The final section of the 1949 paper discussed genetics. The Caltech authors stated
that people suffering from sickle cell anemia were homozygous, whereas people with
sickle cell trait were heterozygous. The Longsworth scanning diagrams that they reproduced
with their article, definitively show that those with sickle cell trait hemoglobin
have two distinct peaks – one that resembles the peak of sickle cell anemia hemoglobin
and one that resembles the peak of normal hemoglobin. Thus, they found that sicklemics
had one normal allele producing normal hemoglobin and one sickle cell allele producing
sickled hemoglobin.
In their discussion on genetics, the authors mentioned that geneticist James V. Neel of the Heredity Clinic at University of Michigan had published a paper earlier that
year and proposed the same genetic conclusion. Neel had analyzed the blood of parents
and their children and concluded that sickle cell trait is a heterozygous trait, and
sickle cell anemia is homozygous recessive. Science published Neel's paper in July 1949, four months before the Caltech paper.
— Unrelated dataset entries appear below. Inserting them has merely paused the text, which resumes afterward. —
File: config.mk
export PLATFORM = sky130hd
export DESIGN_NAME = serial_adder_flat
export DESIGN_NICKNAME = d
export VERILOG_FILES = /design/src/rtl/serial_adder_if.sv /design/src/rtl/serial_adder.sv /design/src/flat_wrapper.sv
export SDC_FILE = /design/constraint.sdc
export NUM_CORES = 1
export LEC_CHECK = 0
export BUFFER_PORTS_ARGS = -buffer_cell sky130_fd_sc_hd__buf_2
export CAP_MARGIN = 20
export CORE_MARGIN = 2
export CORE_UTILIZATION = 46
export DETAILED_ROUTE_END_ITERATION = 8
export PLACE_DENSITY_LB_ADDON = 0.25
export SLEW_MARGIN = 20
export SYNTH_ARGS = -nofsm -noshare
export SYNTH_HDL_FRONTEND = slang
export SYNTH_SLANG_ARGS = --single-unit
File: constraint.sdc
create_clock -name clk -period 1.8 [get_ports clk]
set_clock_uncertainty 0.05 [all_clocks]
set_input_delay 0.36 -clock clk [delete_from_list [all_inputs] [get_ports clk]]
set_output_delay 0.36 -clock clk [all_outputs]
set_load 0.01 [all_outputs]
File: src/rtl/serial_adder_if.sv
// rtl/serial_adder_if.sv - request/result bundle for the bit-serial adder
//
// Purpose: groups the operand request and the registered result of
// serial_adder so the requester and the adder connect through one port.
//
// Signals:
//   start  requester -> adder  request, sampled by the adder in IDLE or DONE
//   a, b   requester -> adder  WIDTH-bit operands, captured on the accepting edge
//   c_in   requester -> adder  initial carry, captured on the accepting edge
//   busy   adder -> requester  high while bits are being processed
//   done   adder -> requester  one-cycle pulse, result just updated
//   sum    adder -> requester  WIDTH-bit result, held until the next completion
//   c_out  adder -> requester  carry out of bit WIDTH-1
//   ovf    adder -> requester  two's-complement overflow of the addition
//
// Modports: master = requester side, slave = adder side.

interface serial_adder_if #(
  parameter int WIDTH = 8
);

  logic             start;
  logic [WIDTH-1:0] a;
  logic [WIDTH-1:0] b;
  logic             c_in;
  logic             busy;
  logic             done;
  logic [WIDTH-1:0] sum;
  logic             c_out;
  logic             ovf;

  modport master (
    output start, a, b, c_in,
    input  busy, done, sum, c_out, ovf
  );

  modport slave (
    input  start, a, b, c_in,
    output busy, done, sum, c_out, ovf
  );

endinterface

File: src/rtl/serial_adder.sv
// rtl/serial_adder.sv - bit-serial adder around a single full-adder cell
//
// Purpose: adds two WIDTH-bit operands plus a carry-in one bit per cycle,
// LSB first, through one 1-bit full-adder cell. The cell sum bit is shifted
// into a work register and its carry-out is fed back through a carry
// flip-flop. A result takes WIDTH cycles; back-to-back requests give one
// result every WIDTH+1 cycles.
//
// Ports:
//   clk    rising-edge clock
//   rst_n  synchronous active-low reset; discards any operation in flight
//   bus    serial_adder_if slave modport:
//            start/a/b/c_in in, busy/done/sum/c_out/ovf out
//
// Parameters:
//   WIDTH  operand/result width, 2..32

module serial_adder #(
  parameter int WIDTH = 8
) (
  input  logic            clk,
  input  logic            rst_n,
  serial_adder_if.slave   bus
);

  localparam int CNT_W = $clog2(WIDTH);
  localparam logic [CNT_W-1:0] LAST_BIT = CNT_W'(WIDTH - 1);

  typedef enum logic [1:0] {
    S_IDLE = 2'd0,
    S_ADD  = 2'd1,
    S_DONE = 2'd2
  } state_t;

  state_t           state_q, state_d;
  logic [WIDTH-1:0] a_sh_q, a_sh_d;
  logic [WIDTH-1:0] b_sh_q, b_sh_d;
  logic [WIDTH-1:0] work_q, work_d;
  logic [WIDTH-1:0] sum_q, sum_d;
  logic             carry_q, carry_d;
  logic             c_out_q, c_out_d;
  logic             ovf_q, ovf_d;
  logic [CNT_W-1:0] cnt_q, cnt_d;

  logic             cell_s;
  logic             cell_co;

  // The one full-adder cell: current operand bits plus the registered carry.
  always_comb begin
    cell_s  = a_sh_q[0] ^ b_sh_q[0] ^ carry_q;
    cell_co = (a_sh_q[0] & b_sh_q[0]) | (carry_q & (a_sh_q[0] ^ b_sh_q[0]));
  end

  always_ff @(posedge clk) begin
    if (!rst_n) begin
      state_q <= S_IDLE;
      a_sh_q  <= '0;
      b_sh_q  <= '0;
      work_q  <= '0;
      sum_q   <= '0;
      carry_q <= 1'b0;
      c_out_q <= 1'b0;
      ovf_q   <= 1'b0;
      cnt_q   <= '0;
    end else begin
      state_q <= state_d;
      a_sh_q  <= a_sh_d;
      b_sh_q  <= b_sh_d;
      work_q  <= work_d;
      sum_q   <= sum_d;
      carry_q <= carry_d;
      c_out_q <= c_out_d;
      ovf_q   <= ovf_d;
      cnt_q   <= cnt_d;
    end
  end

  always_comb begin
    state_d = state_q;
    a_sh_d  = a_sh_q;
    b_sh_d  = b_sh_q;
    work_d  = work_q;
    sum_d   = sum_q;
    carry_d = carry_q;
    c_out_d = c_out_q;
    ovf_d   = ovf_q;
    cnt_d   = cnt_q;

    unique case (state_q)
      S_IDLE, S_DONE: begin
        // DONE accepts a new request exactly like IDLE so requests can
        // run back to back; otherwise DONE lasts a single cycle.
        if (bus.start) begin
          a_sh_d  = bus.a;
          b_sh_d  = bus.b;
          carry_d = bus.c_in;
          work_d  = '0;
          cnt_d   = '0;
          state_d = S_ADD;
        end else begin
          state_d = S_IDLE;
        end
      end

      S_ADD: begin
        // Sum bits enter at the MSB end; after WIDTH shifts the first
        // (LSB) sum bit has reached bit 0.
        work_d  = {cell_s, work_q[WIDTH-1:1]};
        a_sh_d  = {1'b0, a_sh_q[WIDTH-1:1]};
        b_sh_d  = {1'b0, b_sh_q[WIDTH-1:1]};
        carry_d = cell_co;
        cnt_d   = cnt_q + 1'b1;
        if (cnt_q == LAST_BIT) begin
          sum_d   = {cell_s, work_q[WIDTH-1:1]};
          c_out_d = cell_co;
          // carry_q is the carry into the MSB on this final bit.
          ovf_d   = carry_q ^ cell_co;
          cnt_d   = '0;
          state_d = S_DONE;
        end
      end

      default: begin
        state_d = S_IDLE;
      end
    endcase
  end

  assign bus.busy  = (state_q == S_ADD);
  assign bus.done  = (state_q == S_DONE);
  assign bus.sum   = sum_q;
  assign bus.c_out = c_out_q;
  assign bus.ovf   = ovf_q;

endmodule
File: src/flat_wrapper.sv
// flat-port wrapper written by rule: the top's interface ports become plain ports
module serial_adder_flat 
#(
  parameter int WIDTH = 8
)
  (clk, rst_n, bus_start, bus_a, bus_b, bus_c_in, bus_busy, bus_done, bus_sum, bus_c_out, bus_ovf);
  serial_adder_if #(.WIDTH(WIDTH)) bus_i ();
  input  logic clk;
  input  logic rst_n;
  input wire logic [$bits(bus_i.start)-1:0] bus_start;
  input wire logic [$bits(bus_i.a)-1:0] bus_a;
  input wire logic [$bits(bus_i.b)-1:0] bus_b;
  input wire logic [$bits(bus_i.c_in)-1:0] bus_c_in;
  output wire logic [$bits(bus_i.busy)-1:0] bus_busy;
  output wire logic [$bits(bus_i.done)-1:0] bus_done;
  output wire logic [$bits(bus_i.sum)-1:0] bus_sum;
  output wire logic [$bits(bus_i.c_out)-1:0] bus_c_out;
  output wire logic [$bits(bus_i.ovf)-1:0] bus_ovf;
  assign bus_i.start = bus_start;
  assign bus_i.a = bus_a;
  assign bus_i.b = bus_b;
  assign bus_i.c_in = bus_c_in;
  assign bus_busy = bus_i.busy;
  assign bus_done = bus_i.done;
  assign bus_sum = bus_i.sum;
  assign bus_c_out = bus_i.c_out;
  assign bus_ovf = bus_i.ovf;
  serial_adder #(.WIDTH(WIDTH)) u_core (.clk(clk), .rst_n(rst_n), .bus(bus_i));
endmodule
; Yosys cells after proc, flatten, opt, wreduce, memory -nomap -nowiden
; Index checks and enable logic that the tools add are counted.
[totals]
ff_bits = 40
out_inout_bits = 12
inputBits = 20
wordCells = 40
[op_classes]
n_reduce_logical = 5
add_sub_neg = 1
mux = 14
bitwise_logic = 6
eq_ne = 5
[ops]
columns = op, count
row1 = $pmux 8 s2, 3
row2 = $mux 8, 3
row3 = $mux 3, 2
row4 = $pmux 3 s2, 1
row5 = $pmux 2 s2, 1
row6 = $reduce_and 2->1, 2
row7 = $add 3x1->3 const B, 1
row8 = $eq 3x3->1 const B, 1
row9 = $xor 1x1->1, 3
row10 = $and 1x1->1, 2
row11 = $eq 2x1->1 const B, 1
row12 = $eq 2x2->1 const B, 1
row13 = $logic_not 2->1, 1
row14 = $mux 1, 2
row15 = $mux 2, 1
row16 = $ne 2x1->1 const B, 1
row17 = $ne 2x2->1 const B, 1
row18 = $pmux 1 s2, 1
row19 = $reduce_bool 2->1, 1
row20 = $reduce_or 2->1, 1
row21 = $or 1x1->1, 1

; Longest topological paths before layout
; Gate-level depths: netlist of the first run.
[depth]
depth_word = 4
ltp_mapped = 6
mapped_depth_nobuf = 5

; Worst setup path before layout of the first run
; Ideal clock, no wire load.
[synth_path]
path_type = register to register
from = reg u_core.cnt_q[0]
to = reg u_core.ovf_q (netlist: u_core.bus.ovf)
required_time_ns = 1.634
path_buffers = 1
period_less_slack_ns = 1.409
setup_slack_ns = 0.391
setup_ns = 0.116
arrival_time_ns = 1.243
path_stages_with_launch = 6
cell_sequence = dfxtp_1 > ha_1 > ha_1 > and3b_1 > buf_4 > o211a_1
[synth_via]
elab_chain_cells = 2
[synth_lines]
columns = item, line_no
row1 = start: declaration, serial_adder.sv:43  ; logic [CNT_W-1:0] cnt_q, cnt_d;
row2 = start signal: assignment, serial_adder.sv:74  ; cnt_q <= cnt_d;
row3 = $eq 3x3->1, serial_adder.sv:113  ; if (cnt_q == LAST_BIT) begin
row4 = $reduce_and 2->1 (no source line), --
row5 = end signal: assignment, serial_adder.sv:73  ; ovf_q <= ovf_d;
row6 = end: declaration, serial_adder.sv:42  ; logic ovf_q, ovf_d;
; No other way between the ends.
; A chain may end at the register's enable or synchronous reset.

; Final worst setup path of the first run
[layout_path]
from = reg u_core.state_q[0]
to = out bus_busy
[layout_via]
elab_chain_cells = 1
[layout_lines]
columns = item, line_no
row1 = start: declaration, serial_adder.sv:35  ; state_t state_q, state_d;
row2 = start signal: assignment, serial_adder.sv:66  ; state_q <= state_d;
row3 = $eq 2x1->1, serial_adder.sv:129  ; assign bus.busy = (state_q == S_ADD);
row4 = end: declaration, flat_wrapper.sv:14  ; output wire logic [$bits(bus_i.busy)-1:0] bus_busy;
; No other way between the ends.

==> flow_metrics.tcl, run 1 <==
set metrics [dict create \
    outcome "completed" \
    num-nets-final 242 \
    setup.worst_path.end_class "output port" \
    dpl.hpwl_mm 1.94 \
    io_buffers 31 \
    critPathMaxFanout 10 \
    numCtsBuffers 5 \
    worstSetupStartpointType "flip-flop" \
    yosysMostFrequentCell "nand2_1" \
    holdCritStartpoint "bus_a[7]" \
    r2r_cells 5 \
    h-tree-depth 2 \
    setup_viol 0 \
    cts_tree "yes" \
    r2r_start "u_core.cnt_q[0]$_SDFFE_PN0P_" \
    wl_met1_mm 1.49 \
    max_slew_margin_pct 65.1 \
    hp-class "in -> reg" \
    gr-usage-all-layers_pct 15.6 \
    slew_viol_final 0 \
    finalHoldViolCount 0 \
    cp_slowest_stage_delay_ps 450 \
    grt_pass1_vias 1136 \
    final_layout_size_suffix_gt1_share_pct 19.5 \
    cts_root_buf "clkbuf_4" \
    dr_total_vias 1331 \
    start_util_pct 48.5 \
    drt_wl_total_mm 2.95 \
    mappedNetlistArea_um2 1630 \
    worst_ep_required_time_ps 1390 \
    top_layer "met4" \
    syn_inst 193 \
    path_clk_slew_ps 110 \
    antennaDiodeCount 0 \
    rows 21 \
    viasPerCell 5.00 \
    critPathArrivalTime_ps 1220 \
    r2r_setup_slack_ps 280 \
    wl_met3_um 144 \
    r2r-end "u_core.bus.ovf$_SDFFE_PN0P_" \
    syn_area_per_cell_um2 8.46 \
    die_area_um2 4040 \
    p_leak_nw 0.732 \
    yosys-top-cells-area "dfxtp_1 (48%), nand2_1 (14%), a31oi_1 (6.1%)" \
    drc 0 \
    ys_warn_count 0 \
    met2_length_mm 1.26 \
    postRouteAntennaNets 0 \
    syn_to_final_growth_pct 11.4 \
    grt_overflow 0 \
    grt_max_degree 44 \
    crit_path_top_delay_cell "dfxtp_1" \
    synth_common_cells "nand2_1 (59), dfxtp_1 (39), a31oi_1 (16), o21ai_0 (16), a21boi_0 (13)" \
    path_cells "nand2b_1 -> inv_2 -> buf_2" \
    synth-edff-count 0 \
    wire_per_inst_um 11.1 \
    hold_end "u_core.a_sh_q[7]$_SDFFE_PN0P_" \
    place.gp.congestion 0.738 \
    power_density_nw_per_um2 839 \
    post_cts_resized 0 \
    final.period_utilization_pct 90.8 \
    grt_pass1_wl_mm 4.89 \
    post_cts_buffers 0 \
    synth_top_area_share_pct 47.8 \
    first_pass_iters 4 \
    die_width_um 63.6 \
    synth_fp_nets 216 \
    fmax_ghz 0.612 \
    drtIter0Drc 60 \
    rsz0062_at_grt "no" \
    clockBufferDepth 2 \
    cp_top_family "flip-flops" \
    synth_async_sr_flop_share_pct 0 \
    insertion_delay_ps 350 \
    ios 32 \
    crit_type "reg -> out" \
    ys_seq_area_share_pct 47.8 \
    worst_pin_slew_ps 523 \
    ys_types 22 \
    maxCapViolations 0 \
    ctsHoldBuffers 0 \
    holdWs_ps 201 \
    fin_crit_ps 1630 \
    synth_flop_cell "dfxtp_1" \
    die_h_um 63.6 \
    cts_sinks 39 \
    antenna_found_initial 0 \
    peakVddDrop_uv 544 \
    core_um2 3360 \
    ys_ff_latch 39 \
    whs_path_depth 3 \
    synth_area_leader_cell "dfxtp_1" \
    cp_num_buf_inv 2 \
    finalSetupTns_ps 0 \
]
-- cell type report --
class	instances	area [um^2]
clock buffer	5	37.5
tap	46	57.6
fill	354	1540
multi-input combinational	138	747
inverter	1	3.75
timing repair buffer	34	178
sequential	39	781
clock inverter	3	15.0
-- flip-flops by register name, summed over array words and instances, names as in the netlist --
register and count:
u_core.a_sh_q 8, u_core.b_sh_q 8, u_core.bus.c_out 1, u_core.bus.ovf 1
u_core.bus.sum 8, u_core.carry_q 1, u_core.cnt_q 3, u_core.state_q 2
u_core.work_q 7
-- worst max path at each step --
stage | from | endpoint | depth (start not counted)
after global routing | u_core.state_q[0]$_SDFFE_PN0P_ | bus_busy | 3
after CTS | u_core.state_q[0]$_SDFFE_PN0P_ | bus_busy | 3
after floorplan | u_core.cnt_q[0]$_SDFFE_PN0P_ | u_core.bus.ovf$_SDFFE_PN0P_ | 5
final | u_core.state_q[0]$_SDFFE_PN0P_ | bus_busy | 3
after detailed placement | u_core.cnt_q[0]$_SDFFE_PN0P_ | u_core.bus.c_out$_SDFFE_PN0P_ | 5
after global placement | u_core.cnt_q[0]$_SDFFE_PN0P_ | u_core.bus.ovf$_SDFFE_PN0P_ | 5
-- stage by stage --
stage	worst slack [ps]	cells	utilization, %	instance area (um^2)	power [mW]
floorplan	391	193	-	1630	1.09
global placement	361	258	52.5	1770	1.12
detailed placement	299	258	52.5	1770	1.13
CTS	144	266	54.1	1820	1.55
global route	26.2	266	54.1	1820	1.62
finish	166	266	54.1	1820	1.53
-- logic make-up (layout without fill, tap and decap cells) --
family | after synthesis | count (layout) | share of synthesized area, %
AOI/OAI and AO/OA | 53 | 53 | 20.8
xor gates and xnor gates | 1 | 1 | 0.536
adders and majority gates | 3 | 3 | 2.76
buffers and inverters | 16 | 43 | 6.44
DFF | 39 | 39 | 47.8
and+or+nand+nor | 81 | 81 | 21.6
-- worst register-to-register path, stage by stage (launching register included) --
cell and delay (ps):
dfxtp_1 380, ha_1 160, ha_1 210, and3b_1 400, nand2_1 100, o211a_1 130
-- layout by cell type (no fill, tap or decap), types with 5 or more instances in the layout --
master    count
a21boi_0     13
a31oi_1      16
clkbuf_4      5
nand2_1      59
nand3_1      11
a21boi_1      7
o21ai_0      16
buf_2        31
dfxtp_1      39
-- metal layers --
layer,GRT usage (%),vias up
li1,-,705
met1,18.8,587
met2,24.7,32
met3,5.18,7
met4,8.15,0
met5,0,-
-- where the power goes --
part           internal (mW)  switching (mW)
clock                  0.145           0.277
sequential             0.905          0.0263
combinational         0.0719           0.101
Power figures use the tool's default switching activity.
==> inputs of run 2 (changes only) <==
--- a/config.mk
+++ b/config.mk
@@ -5,11 +5,14 @@
 export SDC_FILE = /design/constraint.sdc
 export NUM_CORES = 1
 export LEC_CHECK = 0
+export ABC_AREA = 1
 export BUFFER_PORTS_ARGS = -buffer_cell sky130_fd_sc_hd__buf_2
 export CAP_MARGIN = 20
 export CORE_MARGIN = 2
 export CORE_UTILIZATION = 46
 export DETAILED_ROUTE_END_ITERATION = 8
+export GPL_TIMING_DRIVEN = 0
+export HOLD_SLACK_MARGIN = 0.03
 export PLACE_DENSITY_LB_ADDON = 0.25
 export SLEW_MARGIN = 20
 export SYNTH_ARGS = -nofsm -noshare
==> run 2 against run 1 <==
Critical path depth increased by 3; sequential power about the same; global-route usage increased by 4.4 points; sequential share of layout area decreased by 6.5 points; clock power increased by 35%; maximum frequency decreased by 5.1%; non-clock buffer count increased by 15; cell count increased by 32%; die area increased by 12%; combinational power increased by 80%; core utilization increased by 3.2 points.
==> flow_metrics.tcl, run 2 <==
set metrics [dict create \
    outcome "completed" \
    die_h_um 67.2 \
    start_util_pct 49.1 \
    final.period_utilization_pct 95.7 \
    num-nets-final 324 \
    yosys-top-cells-area "dfxtp_1 (42%), nand3_1 (14%), nand2_1 (12%)" \
    setup.worst_path.end_class "output port" \
    multi_input_area_um2 797 \
    ios 32 \
    final_layout_size_suffix_gt1_share_pct 19.2 \
    worst_pin_slew_ps 453 \
    ys_ff_latch 39 \
    rsz0062_at_grt "no" \
    syn_to_final_growth_pct 16.7 \
    cts_sinks 39 \
    final_cell_mix "nand2_1 (60), nand3_1 (50), dfxtp_1 (39), buf_2 (36), inv_1 (34)" \
    finalHoldViolCount 0 \
    cts_tree "yes" \
    insertion_delay_ps 290 \
    io_buffers 30 \
    wire_per_inst_um 11.7 \
    worstSetupStartpointType "flip-flop" \
    synth_fp_nets 285 \
    nFillCells 380 \
    antenna_found_initial 0 \
    synth_common_cells "nand2_1 (60), nand3_1 (50), dfxtp_1 (39), inv_1 (34), nor2_1 (19)" \
    dpl.hpwl_mm 2.86 \
    placed_area_um2 2050 \
    p_leak_nw 1.09 \
    slew_viol_final 0 \
    postRouteAntennaNets 0 \
    gr-usage-all-layers_pct 20.0 \
    power_density_nw_per_um2 845 \
    clockBufferDepth 2 \
    ys_warn_count 0 \
    die_area_um2 4520 \
    finalSetupTns_ps 0 \
    viasPerCell 4.87 \
    core_um2 3740 \
    dr_total_vias 1706 \
    max_slew_margin_pct 69.8 \
    maxCapViolations 0 \
    stdcell_area_um2 2150 \
    h-tree-depth 2 \
    die_width_um 67.2 \
    drtIter0Drc 118 \
    worst_ep_required_time_ps 1390 \
    holdWs_ps 238 \
    grt_pass1_vias 1557 \
    drc 0 \
    cts_root_buf "clkbuf_8" \
    peakVddDrop_uv 565 \
    hp-class "in -> reg" \
    numCtsBuffers 5 \
    rows 22 \
    yosysMostFrequentCell "nand2_1" \
    setup_viol 0 \
    synth-edff-count 0 \
    syn_area_per_cell_um2 7.02 \
    fmax_ghz 0.581 \
    synth_flop_cell "dfxtp_1" \
    post_cts_resized 0 \
    mappedNetlistArea_um2 1840 \
    synth_area_leader_cell "dfxtp_1" \
    ys_seq_area_share_pct 42.4 \
    regArea_um2 781 \
    ys_types 21 \
    synth_top_area_share_pct 42.4 \
    finalPower_mw 1.81 \
    layout_commonest_cell "nand2_1" \
    preCtsSetupSlack_ps 330 \
    grt_max_degree 12 \
    critPathArrivalTime_ps 1310 \
    grt_pass1_wl_mm 6.78 \
    path_clk_slew_ps 80 \
    place.gp.congestion 0.802 \
    fin_ws_ps 78.2 \
    fin_crit_ps 1720 \
    critPathMaxFanout 10 \
    syn_inst 262 \
    grt_overflow 0 \
    synth_async_sr_flop_share_pct 0 \
    antennaDiodeCount 0 \
    drt_wl_total_mm 4.09 \
    first_pass_iters 7 \
    crit_type "reg -> out" \
]
==> run 2: cell count changes after synthesis, moves of 15 or more <==
cell,before,now
inv_1,0,34
nor3_1,0,15
a31oi_1,16,0
nor2_1,0,19
nand3_1,11,50
o21ai_0,16,1
==> run 2: final cells by class <==
| type | instances | share of cell area [%] |
|---|---|---|
| Buffer | 17 | 5.60 |
| Clock buffer | 7 | 3.56 |
| Clock inverter | 1 | 0.233 |
| Inverter | 37 | 6.59 |
| Multi-Input combinational cell | 169 | 37.1 |
| Sequential cell | 39 | 36.4 |
| Tap cell | 48 | 2.80 |
| Timing Repair Buffer | 32 | 7.70 |
==> run 2: kinds of logic after synthesis <==
| group | Yosys count | synth area share [%] |
|---|---|---|
| buffers and inverters | 54 | 14.2 |
| AOI/OAI and AO/OA | 15 | 4.08 |
| adders and majority gates | 3 | 2.45 |
| DFF | 39 | 42.4 |
| and+or+nand+nor | 150 | 36.3 |
| xor gates and xnor gates | 1 | 0.476 |
==> run 2: worst paths after layout <==
path                                  startpoint                             end  slack [ps]  cells past startpoint
setup / recovery  u_core.state_q[0]$_SDFFE_PN0P_                        bus_busy          80                      6
hold / removal                          bus_b[4]   u_core.b_sh_q[4]$_SDFFE_PN0P_         240                      3
setup reg to reg    u_core.cnt_q[0]$_SDFFE_PN0P_  u_core.bus.sum[6]$_SDFFE_PN0P_         360                      6
hold reg to reg   u_core.bus.sum[0]$_SDFFE_PN0P_  u_core.bus.sum[0]$_SDFFE_PN0P_         410                      2
==> run 2: worst max-delay path, cell delays in order (launching register included) <==
cell	delay, ps
dfxtp_1	330
buf_6	140
inv_4	40
nor2_4	100
buf_6	120
buf_6	140
buf_2	140
==> run 2: routing by layer <==
metal,track usage (%),vias to the layer above,wire length [um]
met4,10.7,0,86
met2,33.5,33,1910
met5,0,-,0
li1,-,901,-
met3,4.00,10,168
met1,24.1,762,1930
==> run 2: what timing repair did <==
item                                    in CTS  in global routing
setup buffers                                0                  2
endpoints found under the setup margin       0                  1
endpoints found under the hold margin        0                  0
hold buffers                                 0                  0
==> run 2: where the power goes <==
part	switching, mW	internal, mW
registers	0.0199	0.910
clock network	0.299	0.272
logic	0.183	0.129
total	0.502	1.31
==> run 2: through the flow <==
| stage | std cells | util [%] |
|---|---|---|
| global placement | 340 | 54.7 |
| CTS | 348 | 56.9 |
| finish | 350 | 57.3 |
| global route | 350 | 57.3 |
| floorplan | 262 | - |
| detailed placement | 340 | 54.7 |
Pauling
and his collaborators wanted it to be on the record that they reached the same conclusion
independently of Neel.
The men at Caltech provided more information about sickle cell anemia than Neel. Their
chemical analysis of blood using electrophoresis demonstrated the difference between
normal and sickle cell hemoglobin as well as showed sickle cell trait hemoglobin to
be a mixture of normal and sickle cell hemoglobins.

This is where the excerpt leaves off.